2. The information processing apparatus according to claim 1 , further comprising
a switch which turns on and off a wireless signal intensity detection function of the detection part,
wherein when the switch is turned on, the power source control part supplies the power source to the detection part in the first state.
3. The information processing apparatus according to claim 1 , further comprising
a display part which displays a level of the wireless signal according to the intensity of the wireless signal,
wherein the display part displays the level of the wireless signal according to intensity of the wireless signal detected by the detection part in the first state.
4. The information processing apparatus according to claim 1 , further comprising
an application program which uses the wireless communication performed by the wireless communication part,
wherein the application program executes a predetermined processing after the power source control part shifts the state of the information processing apparatus from the first state to the second state, and the power source control part shifts the state of the information processing apparatus from the second state to the first state after the application program executes the predetermined processing.

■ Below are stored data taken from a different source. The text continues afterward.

<file path="config.mk">
export PLATFORM = sky130hd
export DESIGN_NAME = pc_redirect_ctrl_flat
export DESIGN_NICKNAME = d
export VERILOG_FILES = /design/src/rtl/pc_redirect_ctrl_if.sv /design/src/rtl/pc_redirect_ctrl.sv /design/src/flat_wrapper.sv
export SDC_FILE = /design/constraint.sdc
export NUM_CORES = 1
export LEC_CHECK = 0
export ABC_CLOCK_PERIOD_IN_PS = 4630
export CAP_MARGIN = 20
export CORE_MARGIN = 3
export CORE_UTILIZATION = 40
export CTS_BUF_LIST = sky130_fd_sc_hd__clkbuf_16
export CTS_CLUSTER_DIAMETER = 120
export CTS_CLUSTER_SIZE = 25
export DETAILED_ROUTE_END_ITERATION = 8
export PLACE_DENSITY_LB_ADDON = 0.12
export REMOVE_ABC_BUFFERS = 1
export SLEW_MARGIN = 20
export SYNTH_ARGS = -nofsm -noshare
export SYNTH_HDL_FRONTEND = slang
export SYNTH_SLANG_ARGS = --single-unit
export TNS_END_PERCENT = 1
</file>
<file path="constraint.sdc">
create_clock -name clk -period 4.63 [get_ports clk]
set_clock_uncertainty 0.2 [all_clocks]
set_input_delay 0.463 -clock clk [delete_from_list [all_inputs] [get_ports clk]]
set_output_delay 0.463 -clock clk [all_outputs]
set_load 0.02 [all_outputs]
</file>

5. The information processing apparatus according to claim 1 , further comprising
a setting part, after the state of the information apparatus is shifted to the second state, which sets a wake-up processing start time at which wake-up processing from the first state to the second state is started,
wherein the power source control part shifts the state of the information apparatus from the first state to the second state according to the set wake-up processing start time.

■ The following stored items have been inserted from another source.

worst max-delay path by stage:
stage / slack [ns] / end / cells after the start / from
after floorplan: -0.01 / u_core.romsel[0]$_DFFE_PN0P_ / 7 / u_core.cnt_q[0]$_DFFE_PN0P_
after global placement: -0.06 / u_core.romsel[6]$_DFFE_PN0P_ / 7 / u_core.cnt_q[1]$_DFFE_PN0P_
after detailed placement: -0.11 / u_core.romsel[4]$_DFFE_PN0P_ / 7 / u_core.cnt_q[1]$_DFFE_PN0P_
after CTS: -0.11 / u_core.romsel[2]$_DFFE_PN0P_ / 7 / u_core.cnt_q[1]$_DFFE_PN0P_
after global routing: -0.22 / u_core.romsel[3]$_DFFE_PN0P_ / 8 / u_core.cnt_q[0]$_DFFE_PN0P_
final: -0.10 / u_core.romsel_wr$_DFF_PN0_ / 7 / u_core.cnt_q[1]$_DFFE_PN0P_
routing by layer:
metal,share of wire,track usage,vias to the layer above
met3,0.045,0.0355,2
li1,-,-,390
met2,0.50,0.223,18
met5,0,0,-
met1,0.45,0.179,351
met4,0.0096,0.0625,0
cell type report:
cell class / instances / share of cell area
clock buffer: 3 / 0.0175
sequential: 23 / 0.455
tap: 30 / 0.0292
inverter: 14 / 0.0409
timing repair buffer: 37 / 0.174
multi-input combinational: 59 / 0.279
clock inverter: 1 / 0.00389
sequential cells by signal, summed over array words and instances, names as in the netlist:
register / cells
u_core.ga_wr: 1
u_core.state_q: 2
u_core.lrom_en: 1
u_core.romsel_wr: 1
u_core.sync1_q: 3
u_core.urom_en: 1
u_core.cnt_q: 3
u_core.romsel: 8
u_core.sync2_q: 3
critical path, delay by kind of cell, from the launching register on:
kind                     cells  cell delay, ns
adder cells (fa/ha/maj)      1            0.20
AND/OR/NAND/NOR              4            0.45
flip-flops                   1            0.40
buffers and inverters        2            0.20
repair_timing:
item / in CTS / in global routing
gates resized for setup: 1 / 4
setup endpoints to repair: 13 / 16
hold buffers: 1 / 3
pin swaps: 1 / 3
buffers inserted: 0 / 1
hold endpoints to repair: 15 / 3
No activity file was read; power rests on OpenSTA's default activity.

6. The information processing apparatus according to claim 1 , wherein the power source control part, when the detection part detects intensity of a wireless signal with a value smaller than a predetermined threshold value over a predetermined period after the power source control part shifts the state of information processing apparatus to the second state, shifts the state of the information processing apparatus from the second state to the first state.

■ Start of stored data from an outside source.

`src/rtl/solar_display_sequencer_if.sv`:
```
// Channel bus for the solar display sequencer: packed channel inputs, selection controls
// and the valid/ready sample output.
interface solar_display_sequencer_if #(
  parameter int unsigned WIDTH = 12,
  parameter int unsigned NCH   = 5
);
  localparam int unsigned SW = (NCH > 1) ? $clog2(NCH) : 1;

  logic [NCH*WIDTH-1:0] ch_data;
  logic                 mode;
  logic [SW-1:0]        sel;
  logic [NCH-1:0]       ch_en;
  logic [WIDTH-1:0]     out_data;
  logic [SW-1:0]        out_ch;
  logic                 out_valid;
  logic                 out_ready;

  modport master (
    output ch_data, mode, sel, ch_en, out_ready,
    input  out_data, out_ch, out_valid
  );

  modport slave (
    input  ch_data, mode, sel, ch_en, out_ready,
    output out_data, out_ch, out_valid
  );
endinterface

```
`src/rtl/solar_display_sequencer.sv`:
```
// Samples one display channel every DWELL cycles (manual select or auto-scan over enabled
// channels) into a registered valid/ready output slot that never drops a pending sample.
module solar_display_sequencer #(
  parameter int unsigned WIDTH = 12,
  parameter int unsigned NCH   = 5,
  parameter int unsigned DWELL = 1024
) (
  input logic                    clk,
  input logic                    rst,
  solar_display_sequencer_if.slave bus
);
  localparam int unsigned SW = (NCH > 1) ? $clog2(NCH) : 1;
  localparam int unsigned CW = (DWELL > 1) ? $clog2(DWELL) : 1;
  localparam logic [CW-1:0] CntLast = CW'(DWELL - 1);
  localparam logic [SW-1:0] LastCh  = SW'(NCH - 1);

  typedef enum logic [0:0] {StCount, StLoad} state_e;

  state_e           state_q;
  logic [CW-1:0]    cnt_q;
  logic [SW-1:0]    ptr_q;
  logic [WIDTH-1:0] out_data_q;
  logic [SW-1:0]    out_ch_q;
  logic             out_valid_q;

  logic [SW-1:0]    pick;
  logic             avail;
  logic [WIDTH-1:0] sample;
  logic [SW-1:0]    nxt_ptr;
  logic [CW-1:0]    cnt_inc;
  logic             slot_free;
  logic             load;
  int unsigned      idx;

  // Channel choice: manual clamps out-of-range selects to 0; auto takes the first enabled
  // channel at or above the scan pointer, wrapping around.
  always_comb begin
    pick  = '0;
    avail = 1'b0;
    idx   = 0;
    if (!bus.mode) begin
      avail = 1'b1;
      if (32'(bus.sel) < NCH) pick = bus.sel;
    end else begin
      for (int unsigned i = 0; i < NCH; i++) begin
        idx = 32'(ptr_q) + i;
        if (idx >= NCH) idx = idx - NCH;
        if (!avail && bus.ch_en[idx]) begin
          avail = 1'b1;
          pick  = SW'(idx);
        end
      end
    end
  end

  always_comb begin
    sample    = bus.ch_data[pick * WIDTH +: WIDTH];
    nxt_ptr   = (pick == LastCh) ? '0 : pick + SW'(1);
    cnt_inc   = cnt_q + CW'(1);
    slot_free = !out_valid_q || bus.out_ready;
    load      = (state_q == StLoad) && slot_free && avail;
  end

  always_ff @(posedge clk or posedge rst) begin
    if (rst) begin
      state_q     <= StLoad;
      cnt_q       <= CntLast;
      ptr_q       <= '0;
      out_data_q  <= '0;
      out_ch_q    <= '0;
      out_valid_q <= 1'b0;
    end else begin
      unique case (state_q)
        StCount: begin
          cnt_q <= cnt_inc;
          if (cnt_inc == CntLast) state_q <= StLoad;
        end
        StLoad: begin
          // A stalled load holds the counter at its last value until the slot frees up.
          if (load) begin
            cnt_q   <= '0;
            state_q <= (CntLast == '0) ? StLoad : StCount;
          end
        end
        default: state_q <= StLoad;
      endcase

      if (load) begin
        out_data_q  <= sample;
        out_ch_q    <= pick;
        out_valid_q <= 1'b1;
        if (bus.mode) ptr_q <= nxt_ptr;
      end else if (bus.out_ready) begin
        out_valid_q <= 1'b0;
      end
    end
  end

  assign bus.out_data  = out_data_q;
  assign bus.out_ch    = out_ch_q;
  assign bus.out_valid = out_valid_q;
endmodule

```
`src/flat_wrapper.sv`:
```
// flat-port wrapper written by rule: the top's interface ports become plain ports
module solar_display_sequencer_flat 
#(
  parameter int unsigned WIDTH = 12,
  parameter int unsigned NCH   = 5,
  parameter int unsigned DWELL = 1024
)
  (clk, rst, bus_ch_data, bus_mode, bus_sel, bus_ch_en, bus_out_ready, bus_out_data, bus_out_ch, bus_out_valid);
  solar_display_sequencer_if #(.WIDTH(WIDTH), .NCH(NCH)) bus_i ();
  input logic clk;
  input logic rst;
  input wire logic [$bits(bus_i.ch_data)-1:0] bus_ch_data;
  input wire logic [$bits(bus_i.mode)-1:0] bus_mode;
  input wire logic [$bits(bus_i.sel)-1:0] bus_sel;
  input wire logic [$bits(bus_i.ch_en)-1:0] bus_ch_en;
  input wire logic [$bits(bus_i.out_ready)-1:0] bus_out_ready;
  output wire logic [$bits(bus_i.out_data)-1:0] bus_out_data;
  output wire logic [$bits(bus_i.out_ch)-1:0] bus_out_ch;
  output wire logic [$bits(bus_i.out_valid)-1:0] bus_out_valid;
  assign bus_i.ch_data = bus_ch_data;
  assign bus_i.mode = bus_mode;
  assign bus_i.sel = bus_sel;
  assign bus_i.ch_en = bus_ch_en;
  assign bus_i.out_ready = bus_out_ready;
  assign bus_out_data = bus_i.out_data;
  assign bus_out_ch = bus_i.out_ch;
  assign bus_out_valid = bus_i.out_valid;
  solar_display_sequencer #(.WIDTH(WIDTH), .NCH(NCH), .DWELL(DWELL)) u_core (.clk(clk), .rst(rst), .bus(bus_i));
endmodule
```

7. The information processing apparatus according to claim 1 , wherein the wireless communication part includes a sending part and a receiving part, and the information processing apparatus further comprises a driver which individually controls power source supply to the sending part and the receiving part.
8. A power source control method performed by an information processing apparatus having a wireless communication part which performs wireless communication with an external device using a wireless signal of a predetermined frequency band and a detection part which detects intensity of the wireless signal, the method comprising:
supplying a power source to the detection part in a first state of the information processing apparatus;
detecting a value of intensity of the wireless signal by the detection part; and
when the value of intensity of the wireless signal detected by the detection part is larger than a predetermined threshold value, shifting a state of the information processing apparatus from the first state to a second state in which the power source is supplied to at least the detection part and the wireless communication part.
9. The power source control method according to claim 8 , further comprising:
turning on a switch which turns on and off a wireless signal intensity detection function of the detection part,
wherein when the switch is turned on, the power source is supplied to the detection part in the first state.
10. The power source control method according to claim 8 , further comprising:
executing predetermined processing by application program which uses the wireless communication performed by the wireless communication part after the power source is supplied to the wireless communication part; and
stopping power source supply to the wireless communication part to shift the state of the information processing apparatus from the second state to the first state after the application program executes the predetermined processing.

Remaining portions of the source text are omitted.